We love letters. Maybe it’s because our grandmas always used to tape a quarter to our birthday cards when we were little and we now have this Pavlovian thing going on. Regardless, we want to hear from you. Sing our praises, bust our chops or just tell us what’s on your mind. Send your thoughts to us at the following address: editor@americanwaymag.com.


I am writing about Richard Oliver’s well-documented article on his travels to India [“Passage to India,” Feb. 15]. I am a travel planner by profession. I do customized vacations, and I use services from companies such as Luxury India Holidays. India is one of the destinations I focus on, as I originate from there. I enjoyed reading the article, and I noticed the underlying sense of adventure that was present for Oliver.

I do believe that with India, one needs to have that spirit of adventure when visiting. I hope Oliver makes the time to visit again and to go to southern India! Thanks for such an upbeat article on this great destination.

RICHARD OLIVER RESPONDS: Usha, I so appreciate the note. Even months after making the journey to incredible India, I can still close my eyes and recall the sights, smells and sounds of that wonderful country. That is the one enduring aspect of India that stays with me to this day: that it is a landscape of sensory delights; a tornadic swirl of compelling experiences. One best have that sense of adventure, because the country takes every visitor on a dizzying ride. I, for one, am so glad I took the ride and that I got to share it with American Way readers.


I just finished reading Cathy Booth Thomas’ article “Salvation in a Bowl of Spaghetti” [Jan. 15]. It was during that short period of time between “turn everything off ” and “you can turn a few things on for a while.” It was purely on a whim that I turned to page 92, and am I ever glad I did! Six beautiful paragraphs, and I thank Thomas for each one.

“As it turned out, that lone bullet shredded more than John’s herringbone-tweed jacket; it shredded Paula’s rosy visions of their new life together, and it threatened their sanity as well.” I loved that sentence! Keeping the Feast, which I am sure to purchase, will be much more meaningful. I just want her to know how much I enjoyed her contribution, and I look forward to her next column.

CATHY BOOTH THOMAS RESPONDS: I appreciate that you took the time to e-mail. We want to convert more people to my “dark side” dispatches. The feedback is appreciated.


My name is Allison Prang, and I was rejected by Northwestern University on Dec. 14 after applying early-decision. My cousin sent me Adam Pitluk’s column about his own rejection from Northwestern, and I really related to it after I was denied admission.
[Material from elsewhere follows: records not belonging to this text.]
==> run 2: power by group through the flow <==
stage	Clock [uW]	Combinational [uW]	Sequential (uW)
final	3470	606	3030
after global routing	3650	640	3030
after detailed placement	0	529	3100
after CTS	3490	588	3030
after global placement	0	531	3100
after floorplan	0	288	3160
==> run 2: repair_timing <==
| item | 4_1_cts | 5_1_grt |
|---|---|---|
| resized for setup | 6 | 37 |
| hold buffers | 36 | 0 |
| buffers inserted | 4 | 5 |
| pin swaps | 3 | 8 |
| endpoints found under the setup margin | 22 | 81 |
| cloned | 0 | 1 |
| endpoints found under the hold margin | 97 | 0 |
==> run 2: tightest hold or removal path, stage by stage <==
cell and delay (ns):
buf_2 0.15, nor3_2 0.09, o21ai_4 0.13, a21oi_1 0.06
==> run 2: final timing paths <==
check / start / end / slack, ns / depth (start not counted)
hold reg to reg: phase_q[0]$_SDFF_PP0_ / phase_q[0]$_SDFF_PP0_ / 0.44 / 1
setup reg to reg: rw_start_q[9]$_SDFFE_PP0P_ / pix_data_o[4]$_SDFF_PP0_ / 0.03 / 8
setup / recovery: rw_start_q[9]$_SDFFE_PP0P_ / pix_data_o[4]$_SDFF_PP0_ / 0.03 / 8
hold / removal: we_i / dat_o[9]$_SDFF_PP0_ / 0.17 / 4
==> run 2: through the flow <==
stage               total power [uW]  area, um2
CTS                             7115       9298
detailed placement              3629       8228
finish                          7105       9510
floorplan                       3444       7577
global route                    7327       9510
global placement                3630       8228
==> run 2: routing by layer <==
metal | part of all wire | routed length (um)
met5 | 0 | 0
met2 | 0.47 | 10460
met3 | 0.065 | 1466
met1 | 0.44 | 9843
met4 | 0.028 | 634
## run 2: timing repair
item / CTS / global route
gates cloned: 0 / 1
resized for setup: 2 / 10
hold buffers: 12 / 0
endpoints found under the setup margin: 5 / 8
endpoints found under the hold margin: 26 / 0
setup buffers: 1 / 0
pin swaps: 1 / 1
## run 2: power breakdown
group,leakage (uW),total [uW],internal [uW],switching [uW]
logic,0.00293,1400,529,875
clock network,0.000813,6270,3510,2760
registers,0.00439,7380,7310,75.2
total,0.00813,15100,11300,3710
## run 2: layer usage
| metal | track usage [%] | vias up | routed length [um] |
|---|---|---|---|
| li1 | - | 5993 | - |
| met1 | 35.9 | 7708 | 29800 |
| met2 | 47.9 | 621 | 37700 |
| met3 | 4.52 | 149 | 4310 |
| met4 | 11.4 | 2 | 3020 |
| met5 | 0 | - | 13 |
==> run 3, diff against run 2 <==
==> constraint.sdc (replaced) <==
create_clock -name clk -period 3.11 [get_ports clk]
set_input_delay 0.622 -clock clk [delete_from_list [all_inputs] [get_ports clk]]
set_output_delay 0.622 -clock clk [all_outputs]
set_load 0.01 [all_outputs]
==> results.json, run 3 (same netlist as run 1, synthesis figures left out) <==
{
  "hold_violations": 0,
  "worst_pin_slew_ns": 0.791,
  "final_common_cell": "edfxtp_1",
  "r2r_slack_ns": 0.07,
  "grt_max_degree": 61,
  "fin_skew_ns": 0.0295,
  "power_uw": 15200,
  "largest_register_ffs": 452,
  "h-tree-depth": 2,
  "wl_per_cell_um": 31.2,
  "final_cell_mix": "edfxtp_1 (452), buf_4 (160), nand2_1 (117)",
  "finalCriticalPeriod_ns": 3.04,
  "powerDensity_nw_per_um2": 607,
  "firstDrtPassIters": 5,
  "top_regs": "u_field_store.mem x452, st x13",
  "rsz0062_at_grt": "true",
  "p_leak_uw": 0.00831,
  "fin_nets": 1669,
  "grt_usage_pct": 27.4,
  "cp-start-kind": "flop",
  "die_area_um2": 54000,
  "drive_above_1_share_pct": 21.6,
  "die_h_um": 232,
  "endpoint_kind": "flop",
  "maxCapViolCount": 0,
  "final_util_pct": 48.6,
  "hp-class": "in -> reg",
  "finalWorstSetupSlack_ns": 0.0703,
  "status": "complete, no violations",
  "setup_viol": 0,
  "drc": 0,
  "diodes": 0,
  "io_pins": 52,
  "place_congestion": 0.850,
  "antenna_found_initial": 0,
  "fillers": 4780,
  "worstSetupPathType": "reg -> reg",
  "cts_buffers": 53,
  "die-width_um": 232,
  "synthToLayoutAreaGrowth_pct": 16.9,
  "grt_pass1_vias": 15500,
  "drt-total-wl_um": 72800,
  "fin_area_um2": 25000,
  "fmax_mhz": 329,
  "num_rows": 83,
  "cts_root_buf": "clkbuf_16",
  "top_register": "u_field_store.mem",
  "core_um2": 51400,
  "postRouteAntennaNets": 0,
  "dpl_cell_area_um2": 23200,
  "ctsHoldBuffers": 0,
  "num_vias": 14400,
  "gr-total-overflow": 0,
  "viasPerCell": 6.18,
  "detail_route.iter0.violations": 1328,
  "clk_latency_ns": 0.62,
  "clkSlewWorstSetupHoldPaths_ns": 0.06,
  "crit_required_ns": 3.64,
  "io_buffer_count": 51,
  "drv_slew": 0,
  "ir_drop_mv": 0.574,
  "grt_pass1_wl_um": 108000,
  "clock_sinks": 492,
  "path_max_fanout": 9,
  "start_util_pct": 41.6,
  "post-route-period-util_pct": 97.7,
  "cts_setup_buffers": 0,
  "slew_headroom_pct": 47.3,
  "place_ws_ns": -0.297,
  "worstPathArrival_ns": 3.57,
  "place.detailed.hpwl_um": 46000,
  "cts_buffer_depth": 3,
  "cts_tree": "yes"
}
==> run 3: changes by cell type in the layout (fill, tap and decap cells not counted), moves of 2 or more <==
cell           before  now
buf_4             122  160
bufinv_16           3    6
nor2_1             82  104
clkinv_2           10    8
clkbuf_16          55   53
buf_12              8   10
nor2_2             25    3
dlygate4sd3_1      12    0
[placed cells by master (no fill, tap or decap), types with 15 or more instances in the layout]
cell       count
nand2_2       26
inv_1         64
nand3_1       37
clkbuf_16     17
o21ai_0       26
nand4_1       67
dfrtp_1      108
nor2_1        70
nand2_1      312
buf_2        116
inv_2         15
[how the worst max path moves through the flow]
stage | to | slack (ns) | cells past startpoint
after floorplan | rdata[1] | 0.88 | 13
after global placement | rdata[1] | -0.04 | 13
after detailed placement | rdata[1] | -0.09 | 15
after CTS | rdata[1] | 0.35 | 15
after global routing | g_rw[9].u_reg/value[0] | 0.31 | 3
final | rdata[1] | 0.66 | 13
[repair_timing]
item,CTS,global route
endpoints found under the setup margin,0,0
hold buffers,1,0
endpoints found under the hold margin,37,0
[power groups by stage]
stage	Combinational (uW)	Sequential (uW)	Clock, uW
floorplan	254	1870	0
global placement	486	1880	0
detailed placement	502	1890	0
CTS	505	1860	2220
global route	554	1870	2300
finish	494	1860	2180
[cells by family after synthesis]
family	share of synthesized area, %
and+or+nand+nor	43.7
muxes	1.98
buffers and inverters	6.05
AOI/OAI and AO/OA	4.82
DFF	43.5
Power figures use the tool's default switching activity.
[config.mk]
export PLATFORM = sky130hd
export DESIGN_NAME = pdr_top
export DESIGN_NICKNAME = d
export VERILOG_FILES = /design/src/core/pdr_pkg.sv /design/src/core/pdr_sync.sv /design/src/core/pdr_uart.sv /design/src/core/pdr_top.sv
export SDC_FILE = /design/constraint.sdc
export NUM_CORES = 1
export LEC_CHECK = 0
export BUFFER_PORTS_ARGS = -buffer_cell sky130_fd_sc_hd__buf_2
export CELL_PAD_IN_SITES_DETAIL_PLACEMENT = 0
export CELL_PAD_IN_SITES_GLOBAL_PLACEMENT = 1
export CORE_MARGIN = 10
export CORE_UTILIZATION = 30
export DETAILED_ROUTE_END_ITERATION = 8
export GPL_TIMING_DRIVEN = 0
export HOLD_SLACK_MARGIN = 0.03
export PLACE_DENSITY = 0.66
export SETUP_SLACK_MARGIN = 0.1
export SKIP_CTS_REPAIR_TIMING = 1
export SLEW_MARGIN = 10
export SYNTH_ARGS = -nofsm -noshare
export SYNTH_HDL_FRONTEND = slang
export SYNTH_HIERARCHICAL = 1
export SYNTH_SLANG_ARGS = --single-unit
[constraint.sdc]
create_clock -name mclk -period 3.4 [get_ports mclk]
set_input_delay 0.68 -clock mclk [delete_from_list [all_inputs] [get_ports mclk]]
set_output_delay 0.68 -clock mclk [all_outputs]
set_load 0.02 [all_outputs]
## config.mk

```make
export PLATFORM = sky130hd
export DESIGN_NAME = dio_ctrl
export DESIGN_NICKNAME = d
export VERILOG_FILES = /design/src/design/dio_pkg.sv /design/src/design/dio_ctrl.sv
export SDC_FILE = /design/constraint.sdc
export NUM_CORES = 1
export LEC_CHECK = 0
export BUFFER_PORTS_ARGS = -buffer_cell sky130_fd_sc_hd__buf_2
export CAP_MARGIN = 15
export CORE_MARGIN = 2
export CORE_UTILIZATION = 50
export DETAILED_ROUTE_END_ITERATION = 10
export PLACE_DENSITY = 0.87
export SYNTH_ARGS = -nofsm -noshare
export SYNTH_HDL_FRONTEND = slang
export SYNTH_SLANG_ARGS = --single-unit
```

## constraint.sdc

```tcl
create_clock -name i_sys_clk -period 2.25 [get_ports i_sys_clk]
set_input_delay 0.3375 -clock i_sys_clk [delete_from_list [all_inputs] [get_ports i_sys_clk]]
set_output_delay 0.3375 -clock i_sys_clk [all_outputs]
set_load 0.005 [all_outputs]
```

## src/design/dio_pkg.sv

```systemverilog
package dio_pkg;
  // clock and timing
  localparam int unsigned SYS_CLK_HZ       = 25_000_000;
  localparam int unsigned RST_DELAY_NS     = 6720;
  localparam int unsigned SYS_CLK_NS       = 1_000_000_000 / SYS_CLK_HZ;
  localparam int unsigned RST_DELAY_CYC    = (RST_DELAY_NS + SYS_CLK_NS - 1) / SYS_CLK_NS;
  localparam int unsigned CPU_RST_CYC      = 16;
  localparam int unsigned COP_RST_CYC      = 40;
  localparam int unsigned COP_HOLD_CYC     = 50;
  localparam int unsigned CNT_W            = 8;

  // port addresses
  localparam logic [15:0] SYSCTL_ADDR      = 16'h0092;
  localparam logic [15:0] CFG_INDEX_ADDR   = 16'h00EC;
  localparam logic [15:0] FAST_RST_ADDR    = 16'h00EF;
  localparam logic [15:0] BUSY_CLR_ADDR    = 16'h00F0;
  localparam logic [15:0] COP_RST_ADDR     = 16'h00F1;
  localparam logic [15:0] SLOW_ADDR        = 16'h00F4;
  localparam logic [15:0] FAST_ADDR        = 16'h00F5;
  localparam logic [15:0] CFG_LOCK_ADDR    = 16'h00F9;
  localparam logic [15:0] CFG_UNLOCK_ADDR  = 16'h00FB;

  // fields
  localparam int unsigned SYSCTL_RST_BIT   = 0;
  localparam int unsigned SYSCTL_A20_BIT   = 1;
  localparam int unsigned VFD_BIT          = 7;
  localparam int unsigned CRWB_BIT         = 6;
  localparam int unsigned DIV_W            = 3;
  localparam logic [7:0]  ALL_ONES         = 8'hFF;
  localparam logic [7:0]  SYSCTL_FILL      = 8'hFC;

  typedef enum logic [1:0] {
    DIO_RST_IDLE  = 2'b00,
    DIO_RST_DELAY = 2'b01,
    DIO_RST_PULSE = 2'b11
  } dio_rst_st_t;

  typedef enum logic [1:0] {
    DIO_COP_IDLE  = 2'b00,
    DIO_COP_PULSE = 2'b01,
    DIO_COP_HOLD  = 2'b11
  } dio_cop_st_t;

  typedef struct packed {
    logic        rd;
    logic        wr;
    logic [15:0] addr;
    logic [7:0]  wdata;
  } dio_io_t;

  typedef struct packed {
    logic             vendor_feature_disable;
    logic             coproc_reset_write_block;
    logic [DIV_W-1:0] div_code;
  } dio_misc_t;
endpackage

```

## src/design/dio_ctrl.sv

```systemverilog
// How it works
// - fast-reset port reads all ones, starts reset
// - fast reset ORed with keyboard reset request
// - control bit 0 resets after 6.72us delay
// - reset pulse high exactly 16 clocks
// - reset bit holds until rewritten or reset
// - fast-reset read uses same timing
// - vendor disable blocks fast-reset, coproc-reset, speed and lock ports
// - busy-clear write clears coprocessor busy flop
// - coproc reset write gives 40-clock pulse
// - ready held inactive 50 more clocks
// - reset write blocked when block bit set
// - fast-speed write restores full speed; reset default
// - slow-speed write engages divider with code
// - divider code range covers 12-33 MHz
// - speed ports act only when vendor enabled
// - speed port reads have no effect
// - unlock and lock ports gate config writes
// - locked writes to ECh-EFh ignored
// - vendor disable also kills lock ports
module dio_ctrl
  import dio_pkg::*;
(
  // clock and reset
  input  wire logic             i_sys_clk,
  input  wire logic             i_arst_n,
  // host io cycle
  input  wire dio_io_t          i_io,
  // settings and external events
  input  wire dio_misc_t        i_misc,
  input  wire logic             i_kbc_reset_request_n,
  input  wire logic             i_coproc_error_in_n,
  // read data
  output logic [7:0]            o_rdata,
  output logic                  o_rdata_valid,
  // outputs
  output logic                  o_cpu_reset,
  output logic                  o_coproc_reset_out,
  output logic                  o_cpu_ready_block,
  output logic                  o_coproc_busy_to_cpu_n,
  output logic                  o_coproc_request_to_cpu,
  output logic                  o_a20_gate,
  output logic                  o_slow_mode,
  output logic [DIV_W-1:0]      o_div_code,
  output logic                  o_cfg_write_en
);

  // synchroniser stages
  logic             kbc_s1_q;
  logic             kbc_s2_q;
  logic             err_s1_q;
  logic             err_s2_q;
  logic             err_s2_dly_q;
  // register bank
  logic [7:0]       rdata_q;
  logic [7:0]       rdata_d;
  logic             rvalid_q;
  logic             rvalid_d;
  logic             sysctl_rst_q;
  logic             sysctl_rst_d;
  logic             a20_q;
  logic             a20_d;
  logic             busy_q;
  logic             busy_d;
  logic             busy_n_q;
  logic             busy_n_d;
  logic             slow_q;
  logic             slow_d;
  logic             unlock_q;
  logic             unlock_d;
  logic [DIV_W-1:0] div_q;
  logic [DIV_W-1:0] div_d;
  // sequencers
  dio_rst_st_t      rst_st_q;
  dio_rst_st_t      rst_st_d;
  logic [CNT_W-1:0] rst_cnt_q;
  logic [CNT_W-1:0] rst_cnt_d;
  logic             cpu_rst_q;
  logic             cpu_rst_d;
  dio_cop_st_t      cop_st_q;
  dio_cop_st_t      cop_st_d;
  logic [CNT_W-1:0] cop_cnt_q;
  logic [CNT_W-1:0] cop_cnt_d;
  logic             cop_out_q;
  logic             cop_out_d;
  logic             rdy_blk_q;
  logic             rdy_blk_d;
  // decode
  logic             vfen;
  logic             wr_sysctl;
  logic             fast_rd;
  logic             rst_req;
  logic             cfg_port_wr;
  logic             err_fall;

  // pins pass two flops first
  always_ff @(posedge i_sys_clk or negedge i_arst_n) begin
    if (!i_arst_n) begin
      kbc_s1_q <= 1'b1;
      kbc_s2_q <= 1'b1;
    end else begin
      kbc_s1_q <= i_kbc_reset_request_n;
      kbc_s2_q <= kbc_s1_q;
    end
  end

  // third stage only delays the clean copy, for edge detection
  always_ff @(posedge i_sys_clk or negedge i_arst_n) begin
    if (!i_arst_n) begin
      err_s1_q     <= 1'b1;
      err_s2_q     <= 1'b1;
      err_s2_dly_q <= 1'b1;
    end else begin
      err_s1_q     <= i_coproc_error_in_n;
      err_s2_q     <= err_s1_q;
      err_s2_dly_q <= err_s2_q;
    end
  end

  always_comb begin
    vfen        = !i_misc.vendor_feature_disable;
    // lock covers the whole ECh-EFh window
    cfg_port_wr = i_io.addr >= CFG_INDEX_ADDR && i_io.addr <= FAST_RST_ADDR;
    wr_sysctl   = i_io.wr && i_io.addr == SYSCTL_ADDR;
    fast_rd     = i_io.rd && i_io.addr == FAST_RST_ADDR && vfen;
    // system control port stays live regardless of vendor bit
    rst_req     = fast_rd || (wr_sysctl && i_io.wdata[SYSCTL_RST_BIT]);
    // edge, not level: a held error sets busy only once
    err_fall    = err_s2_dly_q && !err_s2_q;
  end

  // register bank
  always_comb begin
    rdata_d      = 8'h00;
    rvalid_d     = i_io.rd;
    sysctl_rst_d = sysctl_rst_q;
    a20_d        = a20_q;
    busy_d       = busy_q;
    slow_d       = slow_q;
    div_d        = div_q;
    unlock_d     = unlock_q;
    if (i_io.rd) begin
      unique case (i_io.addr)
        // fixed all-ones answer, data ignored
        FAST_RST_ADDR: rdata_d = ALL_ONES;
        SYSCTL_ADDR:   rdata_d = SYSCTL_FILL | {6'h00, a20_q, sysctl_rst_q};
        // speed and lock ports: no side effect, zero returned
        default:       rdata_d = 8'h00;
      endcase
    end
    if (wr_sysctl) begin
      sysctl_rst_d = i_io.wdata[SYSCTL_RST_BIT];
      a20_d        = i_io.wdata[SYSCTL_A20_BIT];
    end
    // locked writes into the config window fall through untouched
    if (i_io.wr && !(cfg_port_wr && !unlock_q)) begin
      unique case (i_io.addr)
        BUSY_CLR_ADDR:   busy_d = 1'b0;
        SLOW_ADDR:       if (vfen) begin
          slow_d = 1'b1;
          div_d  = i_misc.div_code;
        end
        FAST_ADDR:       if (vfen) slow_d = 1'b0;
        CFG_LOCK_ADDR:   if (vfen) unlock_d = 1'b0;
        CFG_UNLOCK_ADDR: if (vfen) unlock_d = 1'b1;
        default:         ;
      endcase
    end
    // new error wins over a clear in the same cycle
    if (err_fall) begin
      busy_d = 1'b1;
    end
    // low-active copy has its own flop so the pin comes straight from one
    busy_n_d = !busy_d;
  end

  always_ff @(posedge i_sys_clk or negedge i_arst_n) begin
    if (!i_arst_n) begin
      rdata_q      <= 8'h00;
      rvalid_q     <= 1'b0;
      sysctl_rst_q <= 1'b0;
      a20_q        <= 1'b0;
      busy_q       <= 1'b0;
      busy_n_q     <= 1'b1;
      slow_q       <= 1'b0;
      div_q        <= '0;
      unlock_q     <= 1'b1;
    end else begin
      rdata_q      <= rdata_d;
      rvalid_q     <= rvalid_d;
      sysctl_rst_q <= sysctl_rst_d;
      a20_q        <= a20_d;
      busy_q       <= busy_d;
      busy_n_q     <= busy_n_d;
      slow_q       <= slow_d;
      div_q        <= div_d;
      unlock_q     <= unlock_d;
    end
  end

  // cpu reset sequencer; a request during a pulse is dropped
  always_comb begin
    rst_st_d  = rst_st_q;
    rst_cnt_d = rst_cnt_q;
    cpu_rst_d = 1'b0;
    unique case (rst_st_q)
      DIO_RST_IDLE: if (rst_req) begin
        // count rounds up, so the gap never falls short of the minimum
        rst_st_d  = DIO_RST_DELAY;
        rst_cnt_d = CNT_W'(RST_DELAY_CYC - 1);
      end
      DIO_RST_DELAY: begin
        rst_cnt_d = rst_cnt_q - 1'b1;
        if (rst_cnt_q == '0) begin
          rst_st_d  = DIO_RST_PULSE;
          rst_cnt_d = CNT_W'(CPU_RST_CYC - 1);
          cpu_rst_d = 1'b1;
        end
      end
      DIO_RST_PULSE: begin
        rst_cnt_d = rst_cnt_q - 1'b1;
        cpu_rst_d = rst_cnt_q != '0;
        if (rst_cnt_q == '0) rst_st_d = DIO_RST_IDLE;
      end
      default: rst_st_d = DIO_RST_IDLE;
    endcase
    // keyboard request acts directly, ORed in
    if (!kbc_s2_q) cpu_rst_d = 1'b1;
  end

  // coprocessor reset and ready hold
  // a write while busy is dropped; the pulse is never stretched
  always_comb begin
    cop_st_d  = cop_st_q;
    cop_cnt_d = cop_cnt_q;
    cop_out_d = 1'b0;
    rdy_blk_d = 1'b0;
    unique case (cop_st_q)
      DIO_COP_IDLE: if (i_io.wr && i_io.addr == COP_RST_ADDR && vfen
                        && !i_misc.coproc_reset_write_block) begin
        cop_st_d  = DIO_COP_PULSE;
        cop_cnt_d = CNT_W'(COP_RST_CYC - 1);
        cop_out_d = 1'b1;
        rdy_blk_d = 1'b1;
      end
      DIO_COP_PULSE: begin
        cop_cnt_d = cop_cnt_q - 1'b1;
        cop_out_d = cop_cnt_q != '0;
        rdy_blk_d = 1'b1;
        if (cop_cnt_q == '0) begin
          cop_st_d  = DIO_COP_HOLD;
          cop_cnt_d = CNT_W'(COP_HOLD_CYC - 1);
        end
      end
      DIO_COP_HOLD: begin
        cop_cnt_d = cop_cnt_q - 1'b1;
        rdy_blk_d = cop_cnt_q != '0;
        if (cop_cnt_q == '0) cop_st_d = DIO_COP_IDLE;
      end
      default: cop_st_d = DIO_COP_IDLE;
    endcase
  end

  // cpu reset sequencer state
  always_ff @(posedge i_sys_clk or negedge i_arst_n) begin
    if (!i_arst_n) begin
      rst_st_q  <= DIO_RST_IDLE;
      rst_cnt_q <= '0;
      cpu_rst_q <= 1'b0;
    end else begin
      rst_st_q  <= rst_st_d;
      rst_cnt_q <= rst_cnt_d;
      cpu_rst_q <= cpu_rst_d;
    end
  end

  // coprocessor sequencer state
  always_ff @(posedge i_sys_clk or negedge i_arst_n) begin
    if (!i_arst_n) begin
      cop_st_q  <= DIO_COP_IDLE;
      cop_cnt_q <= '0;
      cop_out_q <= 1'b0;
      rdy_blk_q <= 1'b0;
    end else begin
      cop_st_q  <= cop_st_d;
      cop_cnt_q <= cop_cnt_d;
      cop_out_q <= cop_out_d;
      rdy_blk_q <= rdy_blk_d;
    end
  end

  // every output below is a flop, no logic after it
  assign o_rdata                 = rdata_q;
  assign o_rdata_valid           = rvalid_q;
  assign o_cpu_reset             = cpu_rst_q;
  assign o_coproc_reset_out      = cop_out_q;
  assign o_cpu_ready_block       = rdy_blk_q;
  assign o_coproc_busy_to_cpu_n  = busy_n_q;
  assign o_coproc_request_to_cpu = busy_q;
  assign o_a20_gate              = a20_q;
  assign o_slow_mode             = slow_q;
  assign o_div_code              = div_q;
  assign o_cfg_write_en          = unlock_q;

endmodule

```

==> results of run 1 <==
[report_power, final]
group | switching [mW] | internal, mW
Clock | 0.252 | 0.333
Sequential | 0.00191 | 0.746
Combinational | 0.0373 | 0.0298
Total | 0.291 | 1.11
Like Mr. Pitluk, I had wanted to go to Northwestern since I was young, and my closet was full of purple. I am editor of my school paper, have a column for my local paper and am a staff writer for the Chicago Tribune’s student paper, The Mash. I thought I had done everything I could to get into Medill, and like Mr. Pitluk, I was heartbroken when I found out that it would not be happening. My professors have been very supportive in helping me realize that I don’t need Medill. I just need to want to be a journalist and to have the qualities and drive to be a good reporter. I am now considering Mr. Pitluk’s alma mater, Mizzou, among others. Thanks to Mr. Pitluk for his touching insights. His column really helped me.

ADAM PITLUK RESPONDS: When people like us were in grade school, Northwestern was the gold standard of journalism. The fact is, they only let a couple hundred people in per year. Sure, some Medill grads are in important positions, but if you work hard, it doesn’t matter where you study journalism; you’ll do just fine. Northwestern doesn’t get you into anywhere better than any other solid journalism school. Let me know where you land and when you’re in the market for an internship. Chin up, Allison.
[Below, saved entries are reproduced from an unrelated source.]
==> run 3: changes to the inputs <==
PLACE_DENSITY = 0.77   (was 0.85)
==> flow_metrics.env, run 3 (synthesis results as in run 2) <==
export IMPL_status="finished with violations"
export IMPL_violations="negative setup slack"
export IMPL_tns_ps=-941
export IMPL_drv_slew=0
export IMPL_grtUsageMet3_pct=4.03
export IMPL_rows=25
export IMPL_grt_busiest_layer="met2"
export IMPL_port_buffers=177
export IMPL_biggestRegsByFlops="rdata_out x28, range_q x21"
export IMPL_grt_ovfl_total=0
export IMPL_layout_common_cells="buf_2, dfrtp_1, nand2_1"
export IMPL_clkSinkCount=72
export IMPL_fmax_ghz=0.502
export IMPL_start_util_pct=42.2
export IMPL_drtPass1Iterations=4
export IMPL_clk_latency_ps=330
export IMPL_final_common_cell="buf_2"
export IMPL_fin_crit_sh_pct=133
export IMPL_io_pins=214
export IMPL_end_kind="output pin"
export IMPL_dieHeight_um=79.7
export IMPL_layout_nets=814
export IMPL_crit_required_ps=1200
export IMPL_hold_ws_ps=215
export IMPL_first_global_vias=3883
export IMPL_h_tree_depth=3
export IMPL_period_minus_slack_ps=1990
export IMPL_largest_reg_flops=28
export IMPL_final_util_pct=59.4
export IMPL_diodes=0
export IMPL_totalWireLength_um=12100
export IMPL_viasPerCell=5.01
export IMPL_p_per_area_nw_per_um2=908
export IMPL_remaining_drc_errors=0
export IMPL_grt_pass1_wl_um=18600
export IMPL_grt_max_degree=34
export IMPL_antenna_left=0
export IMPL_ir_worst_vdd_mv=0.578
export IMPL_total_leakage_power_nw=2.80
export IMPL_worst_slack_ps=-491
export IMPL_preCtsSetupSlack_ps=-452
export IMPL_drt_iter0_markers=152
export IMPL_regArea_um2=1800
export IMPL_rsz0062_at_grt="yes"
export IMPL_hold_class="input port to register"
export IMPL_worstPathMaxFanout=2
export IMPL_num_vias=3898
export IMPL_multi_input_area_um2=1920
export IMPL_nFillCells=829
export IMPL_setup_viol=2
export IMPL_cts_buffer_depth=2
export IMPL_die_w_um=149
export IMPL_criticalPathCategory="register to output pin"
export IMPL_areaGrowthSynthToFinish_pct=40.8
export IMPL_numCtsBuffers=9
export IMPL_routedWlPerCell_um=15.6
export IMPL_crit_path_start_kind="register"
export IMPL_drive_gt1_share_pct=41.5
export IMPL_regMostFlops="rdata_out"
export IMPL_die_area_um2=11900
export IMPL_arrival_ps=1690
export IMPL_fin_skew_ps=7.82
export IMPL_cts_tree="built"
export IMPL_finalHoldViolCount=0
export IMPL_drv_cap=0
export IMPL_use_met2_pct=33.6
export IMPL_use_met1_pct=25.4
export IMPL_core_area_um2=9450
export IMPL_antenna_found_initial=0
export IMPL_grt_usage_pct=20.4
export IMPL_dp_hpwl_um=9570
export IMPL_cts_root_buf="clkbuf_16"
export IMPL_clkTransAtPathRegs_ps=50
Thanks for a great issue featuring America Ferrera [March 1]. I found Cathy Booth Thomas’ article “Countdown to Spaceport America” very informative and exciting. I am looking forward to the spaceport opening in New Mexico and to the investment that Virgin Galactic has made in opening this last frontier to everyone.

However, Thomas refers to J. Robert Oppenheimer as “the father of modern rocketry.” As an amateur space historian, I believe that the individual Thomas meant to reference was not Oppenheimer, project manager for the Manhattan Project, but Robert H. Goddard, who spent time in Roswell and in the surrounding area working and testing various rocket designs. Goddard is considered by many within the science and technology communities to be the father of modern rocketry in the United States.

ADAM PITLUK RESPONDS: You are absolutely correct, Chris. And you’re one heck of an editor. Thank you very much for bringing this to our attention. We apologize for this error.